Más allá de los fundamentalismos

Los asesinatos perpetrados contra los redactores de la revista Charlie Hebdo en París y la barbarie desatada por el llamado Estado Islámico (¡cuánta crueldad, Dios mío!), han provocado en el mundo occidental una auténtica islamofobia, metiendo en el mismo saco a todos los musulmanes.
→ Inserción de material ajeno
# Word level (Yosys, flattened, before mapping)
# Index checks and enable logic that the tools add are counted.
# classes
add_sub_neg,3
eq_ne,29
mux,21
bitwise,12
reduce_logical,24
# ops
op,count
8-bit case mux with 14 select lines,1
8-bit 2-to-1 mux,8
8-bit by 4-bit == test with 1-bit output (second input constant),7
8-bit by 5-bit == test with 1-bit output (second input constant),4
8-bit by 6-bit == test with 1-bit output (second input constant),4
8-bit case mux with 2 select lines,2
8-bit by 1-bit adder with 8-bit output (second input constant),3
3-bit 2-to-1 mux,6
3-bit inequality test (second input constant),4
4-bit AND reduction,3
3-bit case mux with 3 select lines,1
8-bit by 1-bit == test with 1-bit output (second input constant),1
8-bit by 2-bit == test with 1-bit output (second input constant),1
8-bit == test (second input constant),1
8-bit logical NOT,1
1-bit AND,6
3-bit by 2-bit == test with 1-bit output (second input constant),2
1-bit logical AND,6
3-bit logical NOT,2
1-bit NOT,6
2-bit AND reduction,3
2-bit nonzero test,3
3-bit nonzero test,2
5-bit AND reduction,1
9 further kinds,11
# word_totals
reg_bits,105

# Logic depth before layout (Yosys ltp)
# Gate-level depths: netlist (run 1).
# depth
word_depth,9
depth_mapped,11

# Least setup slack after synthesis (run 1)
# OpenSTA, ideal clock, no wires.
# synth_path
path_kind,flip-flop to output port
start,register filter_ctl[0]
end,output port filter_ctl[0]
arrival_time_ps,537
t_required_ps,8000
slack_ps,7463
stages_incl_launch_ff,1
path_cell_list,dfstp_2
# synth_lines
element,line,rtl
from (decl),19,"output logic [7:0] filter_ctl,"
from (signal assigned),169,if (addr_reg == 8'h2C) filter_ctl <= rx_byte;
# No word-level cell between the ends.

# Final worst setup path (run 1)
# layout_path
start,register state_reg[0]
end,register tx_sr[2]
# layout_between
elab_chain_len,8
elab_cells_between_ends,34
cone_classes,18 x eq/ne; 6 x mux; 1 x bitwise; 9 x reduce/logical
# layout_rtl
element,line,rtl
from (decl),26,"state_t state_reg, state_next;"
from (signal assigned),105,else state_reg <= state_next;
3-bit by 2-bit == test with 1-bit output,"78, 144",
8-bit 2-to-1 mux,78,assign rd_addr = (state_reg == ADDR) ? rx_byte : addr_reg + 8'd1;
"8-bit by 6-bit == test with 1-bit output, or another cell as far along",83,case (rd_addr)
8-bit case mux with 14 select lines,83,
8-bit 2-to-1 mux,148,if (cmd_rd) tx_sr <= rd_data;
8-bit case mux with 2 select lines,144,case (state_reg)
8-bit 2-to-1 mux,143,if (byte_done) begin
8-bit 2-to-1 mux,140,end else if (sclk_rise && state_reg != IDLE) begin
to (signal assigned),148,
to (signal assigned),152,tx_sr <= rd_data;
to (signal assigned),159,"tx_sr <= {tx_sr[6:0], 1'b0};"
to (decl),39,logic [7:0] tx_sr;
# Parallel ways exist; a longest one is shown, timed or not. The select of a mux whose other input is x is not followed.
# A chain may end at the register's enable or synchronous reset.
$ cat src/rtl/req_enc_pkg.sv
// Shared constants and FSM state encoding for the request encoder block.
package req_enc_pkg;
   localparam int N = 8;
   localparam int W = 3;

   typedef enum logic {
      IDLE  = 1'b0,
      GRANT = 1'b1
   } state_t;
endpackage

$ cat src/rtl/prio_enc8.sv
// Combinational 8->3 priority encoder; the highest set index wins, o_any flags a non-zero input.
module prio_enc8
   import req_enc_pkg::*;
(
   input  logic [N-1:0] i_vec,
   output logic [W-1:0] o_code,
   output logic         o_any
);

   // Ascending scan so the last (highest) set bit overwrites lower ones.
   always_comb begin
      o_code = '0;
      for (int i = 0; i < N; i++) begin
         if (i_vec[i]) begin
            o_code = W'(i);
         end
      end
   end

   assign o_any = |i_vec;

endmodule

$ cat src/rtl/req_encoder8to3.sv
// Sticky request collector that grants one pending index at a time over a valid/ack handshake.
module req_encoder8to3
   import req_enc_pkg::*;
(
   input  logic         clk,
   input  logic         rst,
   input  logic [N-1:0] req_in,
   input  logic         en,
   input  logic         ack_in,
   output logic [W-1:0] code_out,
   output logic         valid_out,
   output logic [N-1:0] pending_out,
   output logic         busy_out
);

   state_t         r_state;
   state_t         w_state_next;
   logic [W-1:0]   r_code;
   logic [W-1:0]   w_code_next;
   logic [N-1:0]   r_pending;
   logic [N-1:0]   w_pending_next;
   logic [N-1:0]   w_clr_mask;
   logic [W-1:0]   w_enc_code;
   logic           w_enc_any;

   prio_enc8 u_prio_enc8 (
      .i_vec  (r_pending),
      .o_code (w_enc_code),
      .o_any  (w_enc_any)
   );

   // Only an accepted grant clears its bit; a same-cycle request on that bit re-sets it.
   for (genvar gi = 0; gi < N; gi++) begin : g_clr
      assign w_clr_mask[gi] = (r_state == GRANT) && ack_in && (r_code == W'(gi));
   end

   assign w_pending_next = (r_pending & ~w_clr_mask) | req_in;

   always_comb begin
      w_state_next = r_state;
      w_code_next  = r_code;
      case (r_state)
         IDLE: begin
            if (en && w_enc_any) begin
               w_code_next  = w_enc_code;
               w_state_next = GRANT;
            end
         end
         GRANT: begin
            if (ack_in) begin
               w_state_next = IDLE;
            end
         end
         default: w_state_next = IDLE;
      endcase
   end

   always_ff @(posedge clk) begin
      if (rst) begin
         r_state   <= IDLE;
         r_code    <= '0;
         r_pending <= '0;
      end else begin
         r_state   <= w_state_next;
         r_code    <= w_code_next;
         r_pending <= w_pending_next;
      end
   end

   assign code_out    = r_code;
   assign valid_out   = (r_state == GRANT);
   assign pending_out = r_pending;
   assign busy_out    = (|r_pending) || (r_state == GRANT);

endmodule

$ cat config.mk
export PLATFORM = sky130hd
export DESIGN_NAME = req_encoder8to3
export DESIGN_NICKNAME = d
export VERILOG_FILES = /design/src/rtl/req_enc_pkg.sv /design/src/rtl/prio_enc8.sv /design/src/rtl/req_encoder8to3.sv
export SDC_FILE = /design/constraint.sdc
export NUM_CORES = 1
export LEC_CHECK = 0
export ABC_AREA = 1
export BUFFER_PORTS_ARGS = -buffer_cell sky130_fd_sc_hd__buf_2
export CAP_MARGIN = 20
export CORE_MARGIN = 10
export CORE_UTILIZATION = 44
export CTS_CLUSTER_DIAMETER = 80
export DETAILED_ROUTE_END_ITERATION = 8
export GPL_ROUTABILITY_DRIVEN = 1
export GPL_TIMING_DRIVEN = 1
export HOLD_SLACK_MARGIN = 0.12
export PLACE_DENSITY = 0.84
export SYNTH_ARGS = -nofsm -noshare
export SYNTH_HDL_FRONTEND = slang
export SYNTH_SLANG_ARGS = --single-unit
$ cat constraint.sdc
create_clock -name clk -period 1.1 [get_ports clk]
set_input_delay 0.11 -clock clk [delete_from_list [all_inputs] [get_ports clk]]
set_output_delay 0.11 -clock clk [all_outputs]
set_load 0.02 [all_outputs]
En estos días he tenido acceso a la recensión de la última novela (“Soumission”), de Michel Honellebecq, el narrador francés más leído en la última década y, sin duda, el más polémico, atrevido y visionario. El autor plantea un escenario político inquietante, en el que un musulmán gana las elecciones generales del 2022 y es elegido presidente de la República francesa. ¿Se imaginan la irritación de media Francia? ¿Tendrán las mujeres que vestir túnica y usar el burka? ¿Abandonarán el mercado laboral o los estudios? ¿Tendrán que decir adiós a la liberación sexual? ¿Las universidades se volverán islámicas? ¿Desaparecerá la cultura cristiana? Lo cierto es que el Islam (palabra árabe que significa “entrega a la voluntad de Dios”) es la religión que crece de forma más acelerada en el planeta.

Más allá de la novela de Honellebecq, hay una cuestión nuclear que tendría que hacernos reflexionar. En millones de personas existe una necesidad real de Dios y el regreso de la religión no es un eslogan, sino una realidad.

En nuestro mundo occidental, el fenómeno queda distorsionado por la aparente indiferencia de muchas personas que han hecho del bienestar personal, de la plata y del consumo, un auténtico becerro de oro. Quienes navegamos en los entresijos de la conciencia y del corazón humano, sabemos que, en muchos casos, esa indiferencia es un fuego de artificio que apenas esconde las heridas del corazón. ¿Podrán el hombre y la sociedad sobrevivir sin religión? El fundamentalismo islámico nos dice claramente que no. Pero es triste y dramático para un cristiano contemplar la barbarie a la que dicho fundamentalismo puede llegar.

Nada hay más nuclear en el evangelio de Jesucristo que la misericordia entrañable de un Dios que es Padre. Nuestra humanidad queda marcada por una relación filial y fraterna que excluye cualquier violencia que ofenda al hombre en su dignidad. Por eso, es inaceptable desde la óptica cristiana que alguien pueda matar en el nombre de Dios. Esta certeza marca la diferencia entre una religiosidad encerrada en sí misma, ajena a la tolerancia y al diálogo, y otra religiosidad abierta a la experiencia siempre honda y liberadora del amor al prójimo.
Personalmente, vivo persuadido de que el cristianismo es la forma más humana de vivir y de morir. Al final de su vida, Jean-Paul Sartre, prisionero de su propia libertad y abocado a la “nada”, escribía así en el Nouvel Observateur (marzo de 1980): “Yo me siento como un ser esperado, provocado, prefigurado, como un ser que no parece poder venir sino de un Creador, y esta idea me remite hacia Dios”…Es bueno desmentirse, aunque sea en la última vuelta de la vida.